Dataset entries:

━━━━

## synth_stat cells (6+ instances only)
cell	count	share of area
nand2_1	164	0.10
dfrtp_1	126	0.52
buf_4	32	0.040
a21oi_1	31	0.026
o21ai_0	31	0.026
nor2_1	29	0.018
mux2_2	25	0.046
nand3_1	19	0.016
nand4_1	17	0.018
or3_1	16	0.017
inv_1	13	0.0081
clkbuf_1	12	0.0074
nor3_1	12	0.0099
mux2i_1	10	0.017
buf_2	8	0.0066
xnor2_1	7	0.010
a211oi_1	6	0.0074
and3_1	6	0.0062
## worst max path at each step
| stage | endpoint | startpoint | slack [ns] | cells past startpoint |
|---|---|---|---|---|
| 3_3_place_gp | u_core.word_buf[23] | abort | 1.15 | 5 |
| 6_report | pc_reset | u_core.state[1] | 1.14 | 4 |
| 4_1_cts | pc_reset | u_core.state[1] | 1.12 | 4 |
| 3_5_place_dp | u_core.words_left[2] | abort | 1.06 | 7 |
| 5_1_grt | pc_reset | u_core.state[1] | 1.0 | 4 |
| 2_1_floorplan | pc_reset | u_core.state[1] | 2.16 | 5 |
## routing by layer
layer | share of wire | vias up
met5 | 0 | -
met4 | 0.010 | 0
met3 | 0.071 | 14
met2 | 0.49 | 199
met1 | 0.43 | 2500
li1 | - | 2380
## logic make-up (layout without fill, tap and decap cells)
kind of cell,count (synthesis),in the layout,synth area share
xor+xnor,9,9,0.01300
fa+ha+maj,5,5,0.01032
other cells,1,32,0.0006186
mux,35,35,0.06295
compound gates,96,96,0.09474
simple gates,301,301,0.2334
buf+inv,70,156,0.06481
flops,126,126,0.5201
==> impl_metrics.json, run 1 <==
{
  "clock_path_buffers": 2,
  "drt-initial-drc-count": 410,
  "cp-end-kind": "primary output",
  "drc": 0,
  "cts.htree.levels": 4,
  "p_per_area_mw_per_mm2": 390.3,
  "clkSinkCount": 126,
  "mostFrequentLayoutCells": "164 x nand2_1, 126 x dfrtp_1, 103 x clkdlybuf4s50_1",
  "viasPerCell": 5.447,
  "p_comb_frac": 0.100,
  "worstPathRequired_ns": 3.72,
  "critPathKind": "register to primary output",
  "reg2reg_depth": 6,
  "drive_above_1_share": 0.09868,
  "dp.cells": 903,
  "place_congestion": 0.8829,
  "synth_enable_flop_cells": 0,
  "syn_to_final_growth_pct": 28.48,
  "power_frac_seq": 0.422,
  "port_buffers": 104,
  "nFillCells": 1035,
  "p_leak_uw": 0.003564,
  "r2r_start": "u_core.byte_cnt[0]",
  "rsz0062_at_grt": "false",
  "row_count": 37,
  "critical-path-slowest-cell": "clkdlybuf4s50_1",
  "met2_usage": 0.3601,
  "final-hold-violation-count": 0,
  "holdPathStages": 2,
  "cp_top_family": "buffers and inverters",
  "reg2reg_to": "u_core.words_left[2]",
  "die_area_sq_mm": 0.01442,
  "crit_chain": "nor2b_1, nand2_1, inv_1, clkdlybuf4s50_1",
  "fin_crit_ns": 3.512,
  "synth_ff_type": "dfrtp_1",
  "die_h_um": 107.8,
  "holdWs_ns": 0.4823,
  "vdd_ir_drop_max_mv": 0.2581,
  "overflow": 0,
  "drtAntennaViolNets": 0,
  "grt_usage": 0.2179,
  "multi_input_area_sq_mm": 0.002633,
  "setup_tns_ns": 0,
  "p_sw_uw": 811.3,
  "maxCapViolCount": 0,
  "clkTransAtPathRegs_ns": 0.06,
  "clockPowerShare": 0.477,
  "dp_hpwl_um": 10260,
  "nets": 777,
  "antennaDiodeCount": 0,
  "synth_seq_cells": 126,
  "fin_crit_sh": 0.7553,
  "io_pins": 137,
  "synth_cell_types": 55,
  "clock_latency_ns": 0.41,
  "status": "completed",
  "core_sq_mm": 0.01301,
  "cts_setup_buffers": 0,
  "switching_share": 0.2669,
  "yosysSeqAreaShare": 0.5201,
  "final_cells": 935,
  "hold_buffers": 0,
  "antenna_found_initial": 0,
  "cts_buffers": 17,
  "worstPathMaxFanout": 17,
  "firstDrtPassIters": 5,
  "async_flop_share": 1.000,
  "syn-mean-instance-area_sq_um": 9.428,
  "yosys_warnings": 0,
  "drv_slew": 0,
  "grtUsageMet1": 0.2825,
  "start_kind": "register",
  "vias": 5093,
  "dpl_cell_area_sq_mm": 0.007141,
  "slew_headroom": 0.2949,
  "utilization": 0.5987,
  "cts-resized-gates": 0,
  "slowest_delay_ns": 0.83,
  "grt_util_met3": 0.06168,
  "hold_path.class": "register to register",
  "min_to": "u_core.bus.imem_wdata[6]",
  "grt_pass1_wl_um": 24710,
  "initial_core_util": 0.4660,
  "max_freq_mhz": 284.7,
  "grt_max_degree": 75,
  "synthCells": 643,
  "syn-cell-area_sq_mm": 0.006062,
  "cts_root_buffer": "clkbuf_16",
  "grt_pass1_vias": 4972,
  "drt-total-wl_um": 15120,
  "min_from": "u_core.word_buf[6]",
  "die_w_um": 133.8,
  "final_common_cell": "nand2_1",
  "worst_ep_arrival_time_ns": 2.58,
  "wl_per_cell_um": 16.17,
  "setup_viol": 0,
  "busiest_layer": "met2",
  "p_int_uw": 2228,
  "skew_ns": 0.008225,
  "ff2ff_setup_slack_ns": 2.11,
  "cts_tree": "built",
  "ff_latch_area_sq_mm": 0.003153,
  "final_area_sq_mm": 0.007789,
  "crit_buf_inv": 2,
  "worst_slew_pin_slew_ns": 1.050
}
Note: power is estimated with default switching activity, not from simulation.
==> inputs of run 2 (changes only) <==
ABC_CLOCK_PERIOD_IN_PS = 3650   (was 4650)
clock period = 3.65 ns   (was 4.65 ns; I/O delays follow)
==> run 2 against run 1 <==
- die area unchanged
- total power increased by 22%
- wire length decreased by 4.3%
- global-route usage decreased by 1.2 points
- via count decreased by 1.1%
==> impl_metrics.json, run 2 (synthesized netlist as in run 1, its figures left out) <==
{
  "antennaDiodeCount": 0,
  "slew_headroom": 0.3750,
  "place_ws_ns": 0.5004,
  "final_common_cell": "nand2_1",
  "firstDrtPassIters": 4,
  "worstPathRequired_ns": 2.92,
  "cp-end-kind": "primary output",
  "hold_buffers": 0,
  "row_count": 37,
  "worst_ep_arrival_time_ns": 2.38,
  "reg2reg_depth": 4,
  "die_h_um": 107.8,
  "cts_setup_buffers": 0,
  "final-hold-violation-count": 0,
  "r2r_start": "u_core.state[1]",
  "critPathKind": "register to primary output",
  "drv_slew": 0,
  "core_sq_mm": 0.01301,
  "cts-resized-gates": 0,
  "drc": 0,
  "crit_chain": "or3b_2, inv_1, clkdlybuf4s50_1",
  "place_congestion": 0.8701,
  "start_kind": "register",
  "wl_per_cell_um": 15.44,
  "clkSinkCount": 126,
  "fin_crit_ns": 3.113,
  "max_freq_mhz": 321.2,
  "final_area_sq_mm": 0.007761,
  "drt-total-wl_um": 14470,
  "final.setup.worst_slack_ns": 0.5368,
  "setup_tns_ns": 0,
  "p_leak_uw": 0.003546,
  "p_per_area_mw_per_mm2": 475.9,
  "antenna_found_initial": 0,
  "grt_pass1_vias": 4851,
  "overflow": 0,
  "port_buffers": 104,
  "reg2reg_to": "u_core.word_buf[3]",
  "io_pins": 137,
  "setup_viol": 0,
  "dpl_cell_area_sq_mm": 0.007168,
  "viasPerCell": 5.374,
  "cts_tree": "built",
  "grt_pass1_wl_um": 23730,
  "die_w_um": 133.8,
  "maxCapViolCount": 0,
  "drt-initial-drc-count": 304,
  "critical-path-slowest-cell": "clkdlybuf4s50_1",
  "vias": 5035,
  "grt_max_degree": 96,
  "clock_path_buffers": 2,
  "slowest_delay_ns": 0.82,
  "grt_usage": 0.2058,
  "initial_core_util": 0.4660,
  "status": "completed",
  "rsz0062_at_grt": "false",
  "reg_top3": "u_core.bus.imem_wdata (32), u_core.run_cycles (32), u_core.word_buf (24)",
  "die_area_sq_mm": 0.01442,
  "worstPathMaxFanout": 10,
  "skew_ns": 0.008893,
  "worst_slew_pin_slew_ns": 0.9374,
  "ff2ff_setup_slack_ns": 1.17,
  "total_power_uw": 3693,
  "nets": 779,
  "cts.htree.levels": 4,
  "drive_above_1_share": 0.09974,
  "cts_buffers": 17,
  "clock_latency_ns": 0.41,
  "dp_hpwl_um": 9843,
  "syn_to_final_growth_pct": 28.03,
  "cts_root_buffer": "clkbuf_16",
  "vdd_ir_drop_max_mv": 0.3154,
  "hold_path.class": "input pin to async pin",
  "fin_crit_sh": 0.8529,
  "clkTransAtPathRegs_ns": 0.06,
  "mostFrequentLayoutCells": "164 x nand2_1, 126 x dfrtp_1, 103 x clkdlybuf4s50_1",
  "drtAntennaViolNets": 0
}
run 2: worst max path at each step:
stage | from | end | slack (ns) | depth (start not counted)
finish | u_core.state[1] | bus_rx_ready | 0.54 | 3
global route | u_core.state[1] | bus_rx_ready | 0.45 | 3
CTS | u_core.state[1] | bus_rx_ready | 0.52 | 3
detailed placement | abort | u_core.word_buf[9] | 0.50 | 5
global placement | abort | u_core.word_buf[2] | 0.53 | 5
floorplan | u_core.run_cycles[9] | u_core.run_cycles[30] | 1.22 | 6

━━━━

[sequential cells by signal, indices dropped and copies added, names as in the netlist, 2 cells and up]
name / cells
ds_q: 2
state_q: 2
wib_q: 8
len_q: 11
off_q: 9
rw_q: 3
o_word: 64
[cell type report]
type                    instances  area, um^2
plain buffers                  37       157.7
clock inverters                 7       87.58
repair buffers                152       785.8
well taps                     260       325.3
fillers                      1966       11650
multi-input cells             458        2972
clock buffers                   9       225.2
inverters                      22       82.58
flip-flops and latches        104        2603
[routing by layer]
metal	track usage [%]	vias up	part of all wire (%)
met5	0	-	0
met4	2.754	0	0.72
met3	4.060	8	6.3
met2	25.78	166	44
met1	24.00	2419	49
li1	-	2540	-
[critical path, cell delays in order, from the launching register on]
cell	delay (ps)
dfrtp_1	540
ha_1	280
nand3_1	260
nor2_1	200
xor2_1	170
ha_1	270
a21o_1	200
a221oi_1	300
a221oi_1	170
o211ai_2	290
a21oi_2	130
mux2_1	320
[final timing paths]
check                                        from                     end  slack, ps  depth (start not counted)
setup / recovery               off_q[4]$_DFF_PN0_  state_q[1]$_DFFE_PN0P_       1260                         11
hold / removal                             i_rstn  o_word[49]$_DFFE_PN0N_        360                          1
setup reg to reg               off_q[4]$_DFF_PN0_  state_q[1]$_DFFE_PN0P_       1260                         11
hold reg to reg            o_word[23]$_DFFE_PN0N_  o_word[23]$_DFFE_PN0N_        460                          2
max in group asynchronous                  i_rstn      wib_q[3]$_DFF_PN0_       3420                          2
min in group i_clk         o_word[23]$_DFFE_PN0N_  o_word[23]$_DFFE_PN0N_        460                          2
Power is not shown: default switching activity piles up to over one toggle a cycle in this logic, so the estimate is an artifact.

━━━━

## TASK DESCRIPTION
Copy every line above that holds the word "default".

## COMPLETED EXERCISE
Note: power is estimated with default switching activity, not from simulation.
Power is not shown: default switching activity piles up to over one toggle a cycle in this logic, so the estimate is an artifact.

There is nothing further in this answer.